Obesity risk algorithms are reliable in their prediction of childhood obesity and have the potential to be integrated into the electronic medical record. These models could provide a filter for directing early prevention resources to children with high obesity risk, but should be evaluated in a larger external dataset.

Keywords: childhood obesity, Latinos, prevention, risk factors, algorithms


Despite the medical and financial severity of childhood obesity, it has proven difficult to treat. Longitudinal data show that once childhood obesity is present, it is likely to persist into adolescence and adulthood(8). Pediatric health care practitioners (HCPs) have thus turned their focus to obesity prevention. Many recent studies have focused on single risk factors that are highly associated childhood obesity and are present during gestation or early infancy, such as maternal smoking and rapid early infant weight gain, as potential prevention targets(9). However, as the development of childhood obesity is influenced by genetic, environmental, and socioeconomic factors, in a complex interaction, targeting single obesity risk factors for intervention may be ineffective.

Prognostic modeling, whereby influence weights from multiple risk factors are combined to estimate an individual’s risk of a medical outcome(10), may be useful. An accurate childhood obesity risk score, derived from the presence of known pre-natal and early post-natal obesity risk factors, could provide a simple identifying infants at low risk of obesity and directing them to standard weight monitoring(11), while reserving intensive obesity prevention resources for those at high risk. This would be particularly useful in medical centers serving the urban poor, where the prevalence of obesity is often high(12), yet resources are low. The purpose of this study was to examine whether a prognostic model for childhood obesity could be derived from data gathered among an urban, Latino cohort, using only objective measures available from the medical record in a low resource setting.

Methods

Latina women living in the San Francisco area were recruited during their pregnancy for a prospective cohort study. The full recruitment protocol has been described previously(13). Demographic and general health characteristics of maternal participants were collected and maternal body mass index (BMI) was calculated from self-reported pre-pregnancy weight and height on the intake questionnaire. Mothers with pre-existing diabetes, polycystic ovary syndrome, insulin dependent gestational diabetes, and those with health issues or beliefs that would prevent breastfeeding were excluded from the cohort. Infants were excluded at delivery if they had any special care needs or an Apgar score ≤7 at 5 minutes of life. 201 mothers were enrolled in the study, 196 infants met criteria for participation, and 166 mother-child pairs (83 and 85%, respectively) remained in follow-up at 5 years.
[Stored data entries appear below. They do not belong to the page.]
## src/rtl/vga_timing_gen.sv

```systemverilog
// ---------------------------------------------------------------------------
// vga_timing_gen
// Parametrised VGA raster timing generator. Two counters walk the raster
// (active, front porch, sync, back porch per axis). A decode register turns
// the counter state into sync, blanking, coordinates and strobes, and
// PIPE_DELAY further register stages delay every output by the same number
// of pixel ticks. All state advances only on clk edges where pix_ce=1.
//
// Optional feature macro: VGA_LINE_REQ_EN
//   When defined, adds parameter LINE_LEAD and the outputs line_req /
//   line_req_y. line_req fires LINE_LEAD ticks ahead of each active line's
//   line_start, and line_req_y names the row that line will show.
//
// Ports:
//   clk          pixel-domain clock
//   reset        synchronous, active-high reset
//   pix_ce       pixel tick qualifier
//   enable       run enable; low holds the raster at the origin
//   hsync/vsync  sync outputs, active level H_POL / V_POL
//   de           data enable (active region)
//   x, y         active column/row, 0 outside the active region
//   hblank       horizontal blanking flag
//   vblank       vertical blanking flag
//   line_start   one-clk strobe at the first pixel of each active line
//   frame_start  one-clk strobe at pixel (0,0)
//   line_req     (VGA_LINE_REQ_EN) one-clk line fetch request
//   line_req_y   (VGA_LINE_REQ_EN) row requested by the last line_req
// ---------------------------------------------------------------------------
module vga_timing_gen #(
    parameter int unsigned H_ACTIVE   = 640,
    parameter int unsigned H_FP       = 16,
    parameter int unsigned H_SYNC     = 96,
    parameter int unsigned H_BP       = 48,
    parameter logic        H_POL      = 1'b0,
    parameter int unsigned V_ACTIVE   = 480,
    parameter int unsigned V_FP       = 10,
    parameter int unsigned V_SYNC     = 2,
    parameter int unsigned V_BP       = 33,
    parameter logic        V_POL      = 1'b0,
    parameter int unsigned CW         = 11,
    parameter int unsigned PIPE_DELAY = 0
`ifdef VGA_LINE_REQ_EN
    ,
    parameter int unsigned LINE_LEAD  = 8
`endif
) (
    input  logic          clk,
    input  logic          reset,
    input  logic          pix_ce,
    input  logic          enable,
    output logic          hsync,
    output logic          vsync,
    output logic          de,
    output logic [CW-1:0] x,
    output logic [CW-1:0] y,
    output logic          hblank,
    output logic          vblank,
    output logic          line_start,
    output logic          frame_start
`ifdef VGA_LINE_REQ_EN
    ,
    output logic          line_req,
    output logic [CW-1:0] line_req_y
`endif
);

    localparam int unsigned H_TOTAL = H_ACTIVE + H_FP + H_SYNC + H_BP;
    localparam int unsigned V_TOTAL = V_ACTIVE + V_FP + V_SYNC + V_BP;

    // Elaboration-time parameter checks
    if (H_FP == 0 || H_SYNC == 0 || H_BP == 0 ||
        V_FP == 0 || V_SYNC == 0 || V_BP == 0) begin : g_err_zero
        $error("vga_timing_gen: porch and sync widths must be non-zero");
    end
    if ((longint'(1) << CW) < longint'(H_TOTAL) ||
        (longint'(1) << CW) < longint'(V_TOTAL)) begin : g_err_cw
        $error("vga_timing_gen: CW too narrow for H_TOTAL/V_TOTAL");
    end
    if (PIPE_DELAY > 15) begin : g_err_pipe
        $error("vga_timing_gen: PIPE_DELAY must be 0..15");
    end
`ifdef VGA_LINE_REQ_EN
    if (LINE_LEAD == 0 || LINE_LEAD > H_TOTAL - H_ACTIVE) begin : g_err_lead
        $error("vga_timing_gen: LINE_LEAD must be 1..H_TOTAL-H_ACTIVE");
    end
`endif

    localparam logic [CW-1:0] H_ACT  = CW'(H_ACTIVE);
    localparam logic [CW-1:0] H_SS   = CW'(H_ACTIVE + H_FP);
    localparam logic [CW-1:0] H_SE   = CW'(H_ACTIVE + H_FP + H_SYNC);
    localparam logic [CW-1:0] H_LAST = CW'(H_TOTAL - 1);
    localparam logic [CW-1:0] V_ACT  = CW'(V_ACTIVE);
    localparam logic [CW-1:0] V_SS   = CW'(V_ACTIVE + V_FP);
    localparam logic [CW-1:0] V_SE   = CW'(V_ACTIVE + V_FP + V_SYNC);
    localparam logic [CW-1:0] V_LAST = CW'(V_TOTAL - 1);
`ifdef VGA_LINE_REQ_EN
    localparam logic [CW-1:0] H_REQ  = CW'(H_TOTAL - LINE_LEAD);
`endif

    typedef struct packed {
        logic          hsync;
        logic          vsync;
        logic          de;
        logic [CW-1:0] x;
        logic [CW-1:0] y;
        logic          hblank;
        logic          vblank;
        logic          line_start;
        logic          frame_start;
`ifdef VGA_LINE_REQ_EN
        logic          line_req;
        logic [CW-1:0] line_req_y;
`endif
    } stage_t;

    function automatic stage_t idle_stage();
        stage_t s;
        s        = '0;
        s.hsync  = ~H_POL;
        s.vsync  = ~V_POL;
        s.hblank = 1'b1;
        s.vblank = 1'b1;
        return s;
    endfunction

    logic [CW-1:0] h_cnt;
    logic [CW-1:0] v_cnt;
    logic          h_last;
    logic          v_last;
    logic          h_act;
    logic          v_act;
    logic          ce_seen;
    stage_t        dec_nxt;
    stage_t        stg [0:PIPE_DELAY];

    assign h_last = (h_cnt == H_LAST);
    assign v_last = (v_cnt == V_LAST);
    assign h_act  = (h_cnt < H_ACT);
    assign v_act  = (v_cnt < V_ACT);

    // Raster counters
    always_ff @(posedge clk) begin
        if (reset) begin
            h_cnt <= '0;
            v_cnt <= '0;
        end else if (pix_ce) begin
            if (!enable) begin
                h_cnt <= '0;
                v_cnt <= '0;
            end else if (h_last) begin
                h_cnt <= '0;
                v_cnt <= v_last ? '0 : v_cnt + 1'b1;
            end else begin
                h_cnt <= h_cnt + 1'b1;
            end
        end
    end

    // Decode of the current counter state
    always_comb begin
        logic [CW-1:0] req_v;
        dec_nxt = idle_stage();
        req_v   = v_last ? '0 : v_cnt + 1'b1;
        if (enable) begin
            dec_nxt.hsync       = (h_cnt >= H_SS && h_cnt < H_SE) ? H_POL : ~H_POL;
            dec_nxt.vsync       = (v_cnt >= V_SS && v_cnt < V_SE) ? V_POL : ~V_POL;
            dec_nxt.de          = h_act && v_act;
            dec_nxt.x           = (h_act && v_act) ? h_cnt : '0;
            dec_nxt.y           = (h_act && v_act) ? v_cnt : '0;
            dec_nxt.hblank      = !h_act;
            dec_nxt.vblank      = !v_act;
            dec_nxt.line_start  = (h_cnt == '0) && v_act;
            dec_nxt.frame_start = (h_cnt == '0) && (v_cnt == '0);
        end
`ifdef VGA_LINE_REQ_EN
        // The request row is the line after the current one, so the
        // request for line 0 comes out of the last line of the frame.
        dec_nxt.line_req_y = stg[0].line_req_y;
        if (enable && h_cnt == H_REQ && req_v < V_ACT) begin
            dec_nxt.line_req   = 1'b1;
            dec_nxt.line_req_y = req_v;
        end
`else
        req_v = '0;
`endif
    end

    // Decode register followed by PIPE_DELAY delay stages
    always_ff @(posedge clk) begin
        if (reset) begin
            for (int unsigned i = 0; i <= PIPE_DELAY; i++) begin
                stg[i] <= idle_stage();
            end
        end else if (pix_ce) begin
            stg[0] <= dec_nxt;
            for (int unsigned i = 1; i <= PIPE_DELAY; i++) begin
                stg[i] <= stg[i-1];
            end
        end
    end

    // Strobe bits stay held in the stages so they survive sparse pix_ce;
    // they only reach the outputs in the clk cycle right after a tick.
    always_ff @(posedge clk) begin
        if (reset) begin
            ce_seen <= 1'b0;
        end else begin
            ce_seen <= pix_ce;
        end
    end

    assign hsync       = stg[PIPE_DELAY].hsync;
    assign vsync       = stg[PIPE_DELAY].vsync;
    assign de          = stg[PIPE_DELAY].de;
    assign x           = stg[PIPE_DELAY].x;
    assign y           = stg[PIPE_DELAY].y;
    assign hblank      = stg[PIPE_DELAY].hblank;
    assign vblank      = stg[PIPE_DELAY].vblank;
    assign line_start  = stg[PIPE_DELAY].line_start & ce_seen;
    assign frame_start = stg[PIPE_DELAY].frame_start & ce_seen;
`ifdef VGA_LINE_REQ_EN
    assign line_req    = stg[PIPE_DELAY].line_req & ce_seen;
    assign line_req_y  = stg[PIPE_DELAY].line_req_y;
`endif

endmodule

```

## config.mk

```make
export PLATFORM = sky130hd
export DESIGN_NAME = vga_timing_gen
export DESIGN_NICKNAME = d
export VERILOG_FILES = /design/src/rtl/vga_timing_gen.sv
export SDC_FILE = /design/constraint.sdc
export NUM_CORES = 1
export LEC_CHECK = 0
export BUFFER_PORTS_ARGS = -buffer_cell sky130_fd_sc_hd__buf_4
export CORE_MARGIN = 10
export CORE_UTILIZATION = 30
export CTS_CLUSTER_SIZE = 40
export DETAILED_ROUTE_END_ITERATION = 12
export PLACE_DENSITY_LB_ADDON = 0.08
export SLEW_MARGIN = 20
export SYNTH_ARGS = -nofsm -noshare
export SYNTH_HDL_FRONTEND = slang
export SYNTH_SLANG_ARGS = --single-unit
```

## constraint.sdc

```tcl
create_clock -name clk -period 5 [get_ports clk]
set_input_delay 1 -clock clk [delete_from_list [all_inputs] [get_ports clk]]
set_output_delay 1 -clock clk [all_outputs]
set_load 0.02 [all_outputs]
```

-- Word-level counts from Yosys, hierarchy flattened
Memories as Yosys holds them, arrays and structs flattened.
Cells that the tools add are included.
- bits in registers: 23
- RAM bits: 29
- input bits: 4
- output and inout bits: 29
- logic and storage cells: 45
- memories: 1
- memory list (memory ; depth ; bits a word ; rd ports ; clocked after Yosys merged registers in ; write ports ; line ; RTL):
    stg ; 1 ; 29 ; 1 ; 0 ; 1 ; 134 ; stage_t stg [0:PIPE_DELAY];
- add/sub/neg operators: 2
- $lt $le $gt $ge: 6
- equality and inequality tests: 3
- mux-type cells: 17
- bitwise operators: 2
- reductions and logical operators: 11
- operator list (cell ; count):
    $mux 11 ; 7
    $mux 29 ; 2
    $reduce_or 29->1 ; 1
    $add 11x1->11 const B ; 2
    $eq 11x10->1 const B ; 2
    $logic_not 11->1 ; 2
    $lt 11x10->1 const B ; 2
    $lt 11x9->1 const B ; 2
    $ge 11x10->1 const B ; 1
    $ge 11x9->1 const B ; 1
    $mux 1 ; 8
    $logic_and 1x1->1 ; 5
    $and 1x1->1 ; 2
    $logic_not 1->1 ; 2
    $ne 2x1->1 const B ; 1
    $reduce_and 2->1 ; 1

-- Longest topological paths before layout
Gate-level depths: netlist of run 1.
- depth in word-level cells: 5
- gate-level depth with buffers: 6
- gate-level depth less buffers: 6

-- Worst setup path after synthesis of run 1
Ideal clock, no wire load.
- path type: input to register
- from: in pix_ce
- to: reg h_cnt[4]
- setup time: 125 ps
- arrival time: 2232 ps
- required time: 4875 ps
- path slack: 2642 ps
- cell stages on the path: 6
- buffers on the path: 1
- cell sequence: buf_2 > nor2_1 > inv_1 > o21ai_0 > nand2_1 > o21ai_0
- RTL lines (what ; line ; RTL):
    from (decl) ; 49 ; input logic pix_ce,
    to (signal assigned) ; 154 ; h_cnt <= h_cnt + 1'b1;
    to (decl) ; 126 ; logic [CW-1:0] h_cnt;

-- Worst setup path in the final report of run 1
- from: in reset
- to: mem stg[0][17] (netlist name) (data pin)
- cells in the longest elaborated chain, start to end: 4
- ends and longest elaborated chain (what ; line ; RTL):
    from (decl) ; 48 ; input logic reset,
    $mux 1 ; 190 ; if (reset) begin
    $mux 1 (implied by the code) ; 195 ; stg[0] <= dec_nxt;
    $reduce_or 29->1 (no line) ; n/a ;
    $mux 29 (no line) ; n/a ;
    to (decl) ; 134 ;
Every way passes these cells.

==> results of run 1 <==
logic make-up (layout without fill, tap and decap cells):
logic type	after synthesis	in the layout	synth area share [%]
other	1	3	0.1418
multiplexers	3	3	1.183
flip-flops	52	52	50.36
AO/OA/AOI/OAI	40	40	10.84
buffers and inverters	43	51	9.607
adder cells (fa/ha/maj)	4	4	1.893
AND/OR/NAND/NOR	98	98	24.33
XOR/XNOR	5	5	1.657
layer usage:
layer	track usage (%)	vias up
li1	-	901
met2	13.21	34
met4	3.008	0
met1	13.39	881
met3	2.100	6
met5	0	-
cell usage in the layout, fill, tap and decap left out, types with 2 or more instances in the layout:
cell / Yosys / routed
nor4_1: 6 / 6
nand4_1: 12 / 12
a22o_1: 4 / 4
nand3b_1: 3 / 3
o21ai_1: 2 / 2
nor4_4: 2 / 2
nor2_1: 8 / 8
nand2b_1: 5 / 5
edfxtp_1: 29 / 29
clkbuf_8: 0 / 6
dfxtp_1: 23 / 23
a21oi_1: 4 / 4
a31oi_1: 14 / 14
ha_1: 4 / 4
nand2_1: 9 / 9
nor2b_1: 2 / 2
conb_1: 1 / 3
mux2i_1: 2 / 2
and2_1: 20 / 20
and3_1: 5 / 5
inv_1: 10 / 10
a22oi_1: 4 / 4
xnor2_1: 3 / 3
buf_4: 23 / 33
nor3_1: 3 / 3
and4b_1: 2 / 2
and4_1: 2 / 2
nand3_1: 9 / 9
xor2_1: 2 / 2
o21ai_0: 7 / 7
or4_1: 2 / 2
where the power goes:
part / internal (uW) / total, uW / switching [uW] / leakage (uW)
clock network: 164 / 305 / 141 / 0.0000614
registers: 465 / 469 / 4.54 / 0.000493
logic: 24.6 / 67.6 / 43.0 / 0.000553
total: 653 / 842 / 189 / 0.00111
worst min-delay path: cells and delay by family, from the launching register on:
family / cells / cell delay, ps
flops: 1 / 340
buf+inv: 1 / 60
compound gates: 1 / 60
At birth, 6 months, 1 year and subsequent annual visits, anthropometric measures were obtained on child participants, using standard digital scales for weight and tape measurements for length. Weight and height were calculated based on sex-specific Centers for Disease Control (CDC) growth references. A small percentage of the participants (<5% at each time point) could not attend study visits, so weight and height measures were extracted from the medical record. Data were obtained on the child’s nutritional intake via maternal interviews.

The Committee on Human Research at University of California, San Francisco approved all study procedures. Written informed consent was obtained from all participants at study entry and follow-up visits. Data collection ran from 2006–2012 and statistical analysis was conducted from 2014–2015.
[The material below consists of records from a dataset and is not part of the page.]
$ cat src/rtl/mem_arbiter.sv
// Round-robin arbiter sharing one single-port word memory between instruction fetch and load/store.
// Screens illegal requests and returns the memory's registered read data one cycle after the grant.
module mem_arbiter #(
   parameter int MEMSIZE = 64
) (
   input  logic        clk,
   input  logic        reset,
   // fetch port
   input  logic        if_req,
   input  logic [31:0] if_addr,
   output logic        if_gnt,
   output logic        if_rvalid,
   output logic [31:0] if_rdata,
   output logic        if_err,
   // load/store port
   input  logic        d_req,
   input  logic        d_we,
   input  logic [31:0] d_addr,
   input  logic [31:0] d_wdata,
   input  logic [2:0]  d_funct3,
   output logic        d_gnt,
   output logic        d_rvalid,
   output logic [31:0] d_rdata,
   output logic        d_err,
   // memory side
   output logic [31:0] mem_addr,
   output logic [31:0] mem_value,
   output logic [2:0]  mem_funct3,
   output logic        mem_read,
   output logic        mem_write,
   input  logic [31:0] mem_data
);

   typedef enum logic [2:0] {
      NONE        = 3'd0,
      RESP_IF     = 3'd1,
      RESP_D      = 3'd2,
      RESP_ERR_IF = 3'd3,
      RESP_ERR_D  = 3'd4
   } resp_state_e;

   localparam logic [2:0] FUNCT3_WORD = 3'd2;
   localparam logic       GNT_IF      = 1'b0;
   localparam logic       GNT_D       = 1'b1;

   resp_state_e resp_state_q, resp_state_d;
   logic        last_gnt_q, last_gnt_d;
   logic        was_store_q, was_store_d;

   logic        gnt_if, gnt_d;
   logic        if_legal, d_legal, d_addr_ok, d_funct3_ok;

   // Grant selection; everything is held off while reset is high.
   always_comb begin
      // NOTE: every combinational output gets a default first so no path leaves it unassigned (no latches).
      gnt_if = 1'b0;
      gnt_d  = 1'b0;
      if (!reset) begin
         if (if_req && d_req) begin
            gnt_if = (last_gnt_q == GNT_D);
            gnt_d  = (last_gnt_q == GNT_IF);
         end else begin
            gnt_if = if_req;
            gnt_d  = d_req;
         end
      end
   end

   assign if_gnt = gnt_if;
   assign d_gnt  = gnt_d;

   always_comb begin
      if_legal    = (if_addr < 32'(MEMSIZE));
      d_addr_ok   = (d_addr < 32'(MEMSIZE));
      d_funct3_ok = 1'b1;
      if (d_we) begin
         d_funct3_ok = (d_funct3 <= 3'd2);
      end else begin
         d_funct3_ok = !((d_funct3 == 3'd3) || (d_funct3 == 3'd6) || (d_funct3 == 3'd7));
      end
      d_legal = d_addr_ok && d_funct3_ok;
   end

   // Memory strobes go out in the grant cycle; illegal grants leave memory untouched.
   always_comb begin
      mem_addr   = '0;
      mem_value  = '0;
      mem_funct3 = '0;
      mem_read   = 1'b0;
      mem_write  = 1'b0;
      if (gnt_if && if_legal) begin
         mem_read   = 1'b1;
         mem_funct3 = FUNCT3_WORD;
         mem_addr   = if_addr;
      end else if (gnt_d && d_legal) begin
         mem_addr   = d_addr;
         mem_funct3 = d_funct3;
         if (d_we) begin
            mem_write = 1'b1;
            mem_value = d_wdata;
         end else begin
            mem_read = 1'b1;
         end
      end
   end

   // The grant made this cycle fully determines next cycle's response.
   always_comb begin
      resp_state_d = NONE;
      last_gnt_d   = last_gnt_q;
      was_store_d  = 1'b0;
      if (gnt_if) begin
         last_gnt_d   = GNT_IF;
         resp_state_d = if_legal ? RESP_IF : RESP_ERR_IF;
      end else if (gnt_d) begin
         last_gnt_d   = GNT_D;
         was_store_d  = d_we;
         resp_state_d = d_legal ? RESP_D : RESP_ERR_D;
      end
   end

   // NOTE: sequential state uses non-blocking assignments only, so every flop samples pre-edge values.
   always_ff @(posedge clk or posedge reset) begin
      if (reset) begin
         resp_state_q <= NONE;
         last_gnt_q   <= GNT_IF;
         was_store_q  <= 1'b0;
      end else begin
         resp_state_q <= resp_state_d;
         last_gnt_q   <= last_gnt_d;
         was_store_q  <= was_store_d;
      end
   end

   always_comb begin
      if_rvalid = 1'b0;
      if_err    = 1'b0;
      if_rdata  = '0;
      d_rvalid  = 1'b0;
      d_err     = 1'b0;
      d_rdata   = '0;
      unique case (resp_state_q)
         RESP_IF: begin
            if_rvalid = 1'b1;
            if_rdata  = mem_data;
         end
         RESP_D: begin
            d_rvalid = 1'b1;
            d_rdata  = was_store_q ? '0 : mem_data;
         end
         RESP_ERR_IF: begin
            if_rvalid = 1'b1;
            if_err    = 1'b1;
         end
         RESP_ERR_D: begin
            d_rvalid = 1'b1;
            d_err    = 1'b1;
         end
         default: ;
      endcase
   end

endmodule

$ cat config.mk
export PLATFORM = sky130hd
export DESIGN_NAME = mem_arbiter
export DESIGN_NICKNAME = d
export VERILOG_FILES = /design/src/rtl/mem_arbiter.sv
export SDC_FILE = /design/constraint.sdc
export NUM_CORES = 1
export LEC_CHECK = 0
export BUFFER_PORTS_ARGS = -buffer_cell sky130_fd_sc_hd__buf_2
export CAP_MARGIN = 25
export CORE_AREA = 3 3 107 109
export DETAILED_ROUTE_END_ITERATION = 7
export DIE_AREA = 0 0 110 112
export HOLD_SLACK_MARGIN = 0.12
export PLACE_DENSITY = 0.5
export SETUP_SLACK_MARGIN = 0.5
export SLEW_MARGIN = 30
export SYNTH_ARGS = -nofsm -noshare
export SYNTH_HDL_FRONTEND = slang
export SYNTH_SLANG_ARGS = --single-unit
$ cat constraint.sdc
create_clock -name clk -period 2.5 [get_ports clk]
set_input_delay 0.5 -clock clk [delete_from_list [all_inputs] [get_ports clk]]
set_output_delay 0.5 -clock clk [all_outputs]
set_load 0.02 [all_outputs]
For our predictive modeling, we included only risk factors that were clearly defined, reliably measurable, and available in standard clinical settings. We only considered predictors that have been previously described as affecting infant or childhood weight status(13,14). Whenever possible, we avoided dichotomization or categorization of linear predictors(15). All continuous predictors were checked for non-linearity. The primary outcome was childhood obesity at age 5 years, defined as BMI ≥95th percentile, using CDC growth references(16).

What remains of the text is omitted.